L’alta pressione comanderà la scena per diversi giorni, portando sole e caldo dalle Alpi alla Sicilia con temperature che potranno toccare i 33-35°C, soprattutto al nord e al centro. Il caldo darà sempre più fastidio con il passare dei giorni, a causa dell’aria stagnante e della persistenza durante la notte di una nuvolaglia stratiforme che impedirà la dispersione del calore, unitamente alla generosità del soleggiamento diurno e all’azione di avvitamento e compressione dell’aria verso il basso operato dall’anticiclone.
Le isole di calore faranno il resto, amplificando il calore con il loro cemento.
Il tempo comincerà a dare segnali di un certo cambiamento a partire da giovedì 28 maggio, quando in quota si manifesteranno infiltrazioni di aria più fresca, foriere di focolai temporaleschi tra il pomeriggio e la serata, che il modello ECMWF prevede soprattutto al centro-sud, come vediamo da questa mappa su base grafica Meteociel:

Secondo il modello GFS invece i temporali impegneranno soprattutto il nord e il versante adriatico.

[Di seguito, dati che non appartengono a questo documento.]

--- src/rtl/uart_pkg.sv ---
// uart_pkg: register map, STATUS/CTRL bit positions and FSM state types shared by the UART core.
package uart_pkg;

  localparam logic [4:0] UART_DATA   = 5'h00;
  localparam logic [4:0] UART_STATUS = 5'h04;
  localparam logic [4:0] UART_DVSR   = 5'h08;
  localparam logic [4:0] UART_CTRL   = 5'h0C;

  localparam int ST_TX_FULL    = 0;
  localparam int ST_TX_EMPTY   = 1;
  localparam int ST_RX_FULL    = 2;
  localparam int ST_RX_EMPTY   = 3;
  localparam int ST_TX_BUSY    = 4;
  localparam int ST_OVERRUN    = 5;
  localparam int ST_FRAME_ERR  = 6;
  localparam int ST_PARITY_ERR = 7;

  localparam int CTRL_RX_IE      = 0;
  localparam int CTRL_TX_IE      = 1;
  localparam int CTRL_PARITY_ODD = 2;

  localparam int OVERSAMPLE = 16;

  typedef enum logic [2:0] {
    TX_IDLE, TX_START, TX_DATA, TX_PARITY, TX_STOP
  } tx_state_e;

  typedef enum logic [2:0] {
    RX_IDLE, RX_START, RX_DATA, RX_PARITY, RX_STOP
  } rx_state_e;

endpackage

--- src/rtl/uart_fifo.sv ---
// uart_fifo: synchronous show-ahead FIFO; an extra pointer bit separates full from empty.
module uart_fifo #(
  parameter int WIDTH = 8,
  parameter int DEPTH = 16
) (
  input  logic             i_clk,
  input  logic             i_rst_n,
  input  logic             i_push,
  input  logic [WIDTH-1:0] i_wdata,
  input  logic             i_pop,
  output logic [WIDTH-1:0] o_rdata,
  output logic             o_full,
  output logic             o_empty
);

  localparam int AW = $clog2(DEPTH);
  localparam logic [AW:0] PTR_ONE = 1;

  logic [WIDTH-1:0] r_mem [DEPTH];
  logic [AW:0]      r_wptr;
  logic [AW:0]      r_rptr;
  logic             w_do_push;
  logic             w_do_pop;

  assign o_empty = (r_wptr == r_rptr);
  assign o_full  = (r_wptr[AW] != r_rptr[AW]) && (r_wptr[AW-1:0] == r_rptr[AW-1:0]);
  assign o_rdata = r_mem[r_rptr[AW-1:0]];

  // A pop frees the slot on a full FIFO, so a same-cycle push still lands.
  assign w_do_pop  = i_pop && !o_empty;
  assign w_do_push = i_push && (!o_full || w_do_pop);

  always_ff @(posedge i_clk or negedge i_rst_n) begin
    if (!i_rst_n) begin
      r_wptr <= '0;
      r_rptr <= '0;
    end else begin
      if (w_do_push) r_wptr <= r_wptr + PTR_ONE;
      if (w_do_pop)  r_rptr <= r_rptr + PTR_ONE;
    end
  end

  always_ff @(posedge i_clk) begin
    if (w_do_push) r_mem[r_wptr[AW-1:0]] <= i_wdata;
  end

endmodule
[src/rtl/bp_initiator.sv]
// bp_initiator: bytepipe host-side initiator turning register requests into up bytes and down bytes into responses.
// Define BP_INITIATOR_DROPCOUNT_EN to add o_nDropped (saturating count of stray dn bytes and timeouts).
module bp_initiator #(
    parameter int LEN_W       = 8,
    parameter int TIMEOUT_EXP = 8
) (
    input  logic             i_clk,
    input  logic             i_rstn,
    input  logic             i_cg,
    input  logic             i_reqValid,
    output logic             o_reqReady,
    input  logic             i_reqWrite,
    input  logic [6:0]       i_reqAddr,
    input  logic [7:0]       i_reqData,
    input  logic [LEN_W-1:0] i_reqLen,
    output logic             o_upValid,
    input  logic             i_upReady,
    output logic [7:0]       o_upData,
    input  logic             i_dnValid,
    output logic             o_dnReady,
    input  logic [7:0]       i_dnData,
    output logic             o_rspValid,
    input  logic             i_rspReady,
    output logic [7:0]       o_rspData,
    output logic             o_rspLast,
    output logic             o_rspErr,
`ifdef BP_INITIATOR_DROPCOUNT_EN
    output logic [7:0]       o_nDropped,
`endif
    output logic             o_busy
);
    typedef enum logic [1:0] {IDLE, ADDR, DATA, WAIT} state_t;
    // Timeout fires on the enabled cycle that takes the counter to 2^TIMEOUT_EXP-1.
    localparam logic [TIMEOUT_EXP-1:0] T_LAST = TIMEOUT_EXP'((1 << TIMEOUT_EXP) - 2);
    state_t state, state_nx;
    logic wr;
    logic [6:0] addr;
    logic [7:0] data;
    logic [LEN_W-1:0] len, beat;
    logic [TIMEOUT_EXP-1:0] tcnt;
    logic rsp_free, req_take, up_take, dn_take, last_beat, timeout;
    always_comb begin
        rsp_free   = !o_rspValid || i_rspReady;
        o_reqReady = i_cg && state == IDLE && rsp_free;
        o_dnReady  = i_cg && (state == IDLE || (state == WAIT && rsp_free));
        o_upValid  = state == ADDR || state == DATA;
        o_upData   = state == ADDR ? {wr, addr} : state == DATA ? data : 8'h00;
        o_busy     = state != IDLE;
        req_take   = i_reqValid && o_reqReady;
        up_take    = i_cg && o_upValid && i_upReady;
        dn_take    = i_dnValid && o_dnReady && state == WAIT;
        last_beat  = beat == len;
        timeout    = i_cg && state == WAIT && rsp_free && !dn_take && tcnt == T_LAST;
        state_nx   = state;
        if (req_take) state_nx = ADDR;
        if (up_take) state_nx = (state == ADDR && wr) ? DATA : WAIT;
        if (dn_take) state_nx = last_beat ? IDLE : ADDR;
        if (timeout) state_nx = IDLE;
    end
    always_ff @(posedge i_clk or negedge i_rstn) begin
        if (!i_rstn) state <= IDLE;
        else if (i_cg) state <= state_nx;
    end
    always_ff @(posedge i_clk or negedge i_rstn) begin
        if (!i_rstn) begin
            wr         <= 1'b0;
            addr       <= '0;
            data       <= '0;
            len        <= '0;
            beat       <= '0;
            tcnt       <= '0;
            o_rspValid <= 1'b0;
            o_rspData  <= '0;
            o_rspLast  <= 1'b0;
            o_rspErr   <= 1'b0;
        end else if (i_cg) begin
            if (req_take) begin
                wr   <= i_reqWrite;
                addr <= i_reqAddr;
                data <= i_reqData;
                len  <= i_reqWrite ? '0 : i_reqLen;
                beat <= '0;
            end
            if (dn_take && !last_beat) beat <= beat + 1'b1;
            // Frozen while the response slot is held by the consumer.
            tcnt <= state != WAIT ? '0 : rsp_free ? tcnt + 1'b1 : tcnt;
            if (dn_take) {o_rspValid, o_rspData, o_rspLast, o_rspErr} <= {1'b1, i_dnData, last_beat, 1'b0};
            else if (timeout) {o_rspValid, o_rspData, o_rspLast, o_rspErr} <= {1'b1, 8'h00, 1'b1, 1'b1};
            else if (i_rspReady) o_rspValid <= 1'b0;
        end
    end
`ifdef BP_INITIATOR_DROPCOUNT_EN
    always_ff @(posedge i_clk or negedge i_rstn) begin
        if (!i_rstn) o_nDropped <= '0;
        else if (((state == IDLE && i_dnValid && o_dnReady) || timeout) && o_nDropped != 8'hFF)
            o_nDropped <= o_nDropped + 1'b1;
    end
`endif
endmodule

Si tratta di una divergenza non trascurabile, che andrà necessariamente ricomposta nei prossimi aggiornamenti.
Anche se si svilupperanno questi focolai temporaleschi, non si avrà comunque un vero e proprio ridimensionamento del caldo; per un cambiamento può importante bisognerà aspettare lunedì 1 giugno, quando il cedimento dell’anticiclone potrebbe risultare più netto, pur associato a fenomeni ancora passeggeri e a carattere sparso, concentrati tra il nord e il versante Adriatico, possibile prodromo di un possibile ulteriore cedimento dell’alta pressione, previsto sul finire del Ponte, cioè dalla serata di martedì 2 giugno:

In pratica dal 2 giugno una saccatura si avvicinerebbe all’Italia dalla Francia, sfondando con il suo fronte freddo almeno sul settentrione e parte delle regioni centrali e portando precipitazioni diffuse. Naturalmente questi segnali di cambiamento dovranno essere confermati dai prossimi segnali modellistici, al momento la loro attendibilità si attesta attorno al 55-60%, cioè media.